3 unable to resist letting the anniversary of its launch go without making a splash.
The Hutchison 3G outfit has launched a video news and entertainment clips service, called Today on 3, which will let users download or stream content from 25p a clip. User will be able to access content by pressing the triangle key on their phone. Content partners include Sky Sports, MTV, ITN and the Barclaycard Premiership.
Oh, and also Pete Tong, a DJ whose name has become rhyming slang for things not going to plan.

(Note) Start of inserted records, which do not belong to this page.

**config.mk**
```make
export PLATFORM = sky130hd
export DESIGN_NAME = pip_port_ingress
export DESIGN_NICKNAME = d
export VERILOG_FILES = /design/src/hdl/pip_pkg.sv /design/src/hdl/pip_port_ingress.sv
export SDC_FILE = /design/constraint.sdc
export NUM_CORES = 1
export LEC_CHECK = 0
export BUFFER_PORTS_ARGS = -buffer_cell sky130_fd_sc_hd__buf_2
export CORE_MARGIN = 2
export CORE_UTILIZATION = 53
export DETAILED_ROUTE_END_ITERATION = 7
export MAX_ROUTING_LAYER = met4
export PLACE_DENSITY = 0.78
export SLEW_MARGIN = 20
export SYNTH_ARGS = -nofsm -noshare
export SYNTH_HDL_FRONTEND = slang
export SYNTH_SLANG_ARGS = --single-unit
```
**constraint.sdc**
```tcl
create_clock -name CLK -period 4.2 [get_ports CLK]
set_input_delay 0.84 -clock CLK [delete_from_list [all_inputs] [get_ports CLK]]
set_output_delay 0.84 -clock CLK [all_outputs]
set_load 0.005 [all_outputs]
```
### src/csr_pkg.sv
// package for the cpu stack, prefetch and register file block
package csr_pkg;
    localparam int          PC_W        = 22;          // program counter width (words)
    localparam int          SP_W        = 16;          // stack pointer width
    localparam int          RF_DEPTH    = 32;          // working registers
    localparam int          RF_AW       = 5;
    localparam logic [SP_W-1:0] SRAM_TOP = 16'h3FFF;   // highest on-chip data address
    localparam int          BIG_PROG_KB = 128;         // threshold for 3-byte returns
    localparam logic [2:0]  MASK_HOLD   = 3'h4;        // instructions masked after low write
    localparam logic [4:0]  PTR_X_LO    = 5'h1A;       // first of three pointer pairs
    localparam logic [4:0]  PTR_Y_LO    = 5'h1C;
    localparam logic [4:0]  PTR_Z_LO    = 5'h1E;
    localparam logic [1:0]  RET2_BYTES  = 2'h2;
    localparam logic [1:0]  RET3_BYTES  = 2'h3;
    localparam logic [SP_W-1:0] SP_ONE  = 16'h0001;

    // register file port configuration
    typedef enum logic [1:0] {
        CSR_R8_W8   = 2'b00,
        CSR_R88_W8  = 2'b01,
        CSR_R88_W16 = 2'b10,
        CSR_R16_W16 = 2'b11
    } csr_rfmode_t;

    // stack sequencer states
    typedef enum logic [1:0] {
        CSR_IDLE = 2'b00,
        CSR_PUSH = 2'b01,
        CSR_POP  = 2'b10
    } csr_stk_t;

    // register file request
    typedef struct packed {
        csr_rfmode_t      mode;
        logic [RF_AW-1:0] rdA;
        logic [RF_AW-1:0] rdB;
        logic             wrEn;
        logic [RF_AW-1:0] wrAddr;
        logic [15:0]      wrData;
    } csr_rfreq_t;

    // stack request from the decoder
    typedef struct packed {
        logic            call;       // call or interrupt entry
        logic            ret;        // either return instruction
        logic            push;
        logic            pop;
        logic [7:0]      pushData;
        logic [PC_W-1:0] retAddr;
    } csr_stkreq_t;
endpackage
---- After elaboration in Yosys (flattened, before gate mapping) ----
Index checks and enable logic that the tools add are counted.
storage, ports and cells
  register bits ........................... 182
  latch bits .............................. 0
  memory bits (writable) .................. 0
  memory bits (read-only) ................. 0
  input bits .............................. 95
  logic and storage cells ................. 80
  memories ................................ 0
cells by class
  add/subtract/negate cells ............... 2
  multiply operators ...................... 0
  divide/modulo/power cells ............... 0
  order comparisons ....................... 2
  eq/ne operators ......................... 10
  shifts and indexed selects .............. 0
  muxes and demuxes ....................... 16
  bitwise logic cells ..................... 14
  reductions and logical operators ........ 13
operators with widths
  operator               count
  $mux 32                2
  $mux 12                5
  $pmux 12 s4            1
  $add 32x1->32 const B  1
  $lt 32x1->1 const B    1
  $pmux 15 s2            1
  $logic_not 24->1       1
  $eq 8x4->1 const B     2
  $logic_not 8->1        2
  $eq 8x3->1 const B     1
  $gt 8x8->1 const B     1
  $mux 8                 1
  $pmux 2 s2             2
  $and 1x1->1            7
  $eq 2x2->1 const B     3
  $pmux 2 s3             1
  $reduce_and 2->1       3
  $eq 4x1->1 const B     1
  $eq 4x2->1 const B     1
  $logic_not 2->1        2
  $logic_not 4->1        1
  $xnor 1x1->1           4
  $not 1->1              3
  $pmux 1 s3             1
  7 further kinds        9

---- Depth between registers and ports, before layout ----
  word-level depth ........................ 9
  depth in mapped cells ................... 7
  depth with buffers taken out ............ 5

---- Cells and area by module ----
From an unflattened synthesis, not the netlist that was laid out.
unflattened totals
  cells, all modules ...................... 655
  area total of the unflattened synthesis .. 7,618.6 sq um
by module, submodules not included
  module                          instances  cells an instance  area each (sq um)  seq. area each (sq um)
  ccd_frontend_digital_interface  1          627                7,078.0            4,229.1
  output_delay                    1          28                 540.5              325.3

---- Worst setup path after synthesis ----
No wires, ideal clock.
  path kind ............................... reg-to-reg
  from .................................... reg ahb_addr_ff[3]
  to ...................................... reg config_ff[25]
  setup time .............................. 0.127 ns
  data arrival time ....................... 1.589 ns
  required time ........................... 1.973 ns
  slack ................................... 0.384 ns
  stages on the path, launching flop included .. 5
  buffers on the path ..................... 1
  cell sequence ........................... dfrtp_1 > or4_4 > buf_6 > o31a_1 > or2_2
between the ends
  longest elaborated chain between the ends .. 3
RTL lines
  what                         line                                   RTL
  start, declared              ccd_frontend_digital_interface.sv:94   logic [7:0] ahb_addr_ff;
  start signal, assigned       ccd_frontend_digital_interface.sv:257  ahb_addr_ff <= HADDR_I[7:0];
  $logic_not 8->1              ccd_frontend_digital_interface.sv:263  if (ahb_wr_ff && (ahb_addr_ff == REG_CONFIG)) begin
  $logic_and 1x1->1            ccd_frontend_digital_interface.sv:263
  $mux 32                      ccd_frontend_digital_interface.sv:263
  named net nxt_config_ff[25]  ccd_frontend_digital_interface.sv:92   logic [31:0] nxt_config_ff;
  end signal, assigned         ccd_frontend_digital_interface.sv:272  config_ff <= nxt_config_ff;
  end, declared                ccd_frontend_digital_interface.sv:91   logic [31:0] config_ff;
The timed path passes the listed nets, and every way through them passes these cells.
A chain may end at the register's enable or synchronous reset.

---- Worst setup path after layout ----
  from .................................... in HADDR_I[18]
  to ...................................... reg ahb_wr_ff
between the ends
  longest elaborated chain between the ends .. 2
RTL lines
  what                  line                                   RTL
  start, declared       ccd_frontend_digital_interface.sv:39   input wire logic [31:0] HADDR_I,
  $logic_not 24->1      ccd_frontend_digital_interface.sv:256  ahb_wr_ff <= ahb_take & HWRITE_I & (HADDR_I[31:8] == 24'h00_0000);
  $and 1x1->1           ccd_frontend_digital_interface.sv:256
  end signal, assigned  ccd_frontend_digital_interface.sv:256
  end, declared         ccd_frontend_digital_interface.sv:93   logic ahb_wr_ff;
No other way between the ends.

For example, you might say, “This 3G’s not what I expected it to be, the handsets keep over-heating and the video quality’s all gone a bit Pete Tong.”
On average, the operator says, there will be a total of around 72 minutes of content available each day, updated throughout the day. Clips will be packaged up to a hefty maximum of eight minutes and can be streamed to handsets using 3’s “Quickplay” option, or downloaded to be stored and played back.
Graeme Oxby, 3’s Marketing Director, said, “Today on 3 is going to bring you what you really need to know, when you need to know it – whether it’s breaking news or Thierry Henry’s latest goal in the Champion’s League. A video mobile is the perfect way to deliver it – it’s always to hand and the story is only seconds away.”
3 has been the subject of much criticism for its hasty launch last year, and for reducing the promised 3G wonderland to not much more than large voice bundles. With this service it will hope to put some of that to rest. The service has the look of a walled garden about it, and 72 minutes a day in total across news, sport and music doesn’t seem to be a lot.
The streaming option is based on 3’s Quickplay video streaming platform, which the operator launched in December 2003. Quickplay is based on technology from Vidiator. Vidiator’s product adapts video streams from source formats such as MPEG-1 or MPEG-2 into the different formats required by diverse client devices – such as MPEG-4, H.263+, GIF, JPEG, and Windows Media.
The Vidiator streaming solution also converts audio formats including MP3, AAC, PCM, Windows Media Audio and GSM-AMR, so music, can be tailored to match the capabilities of mobile phones and PDAs.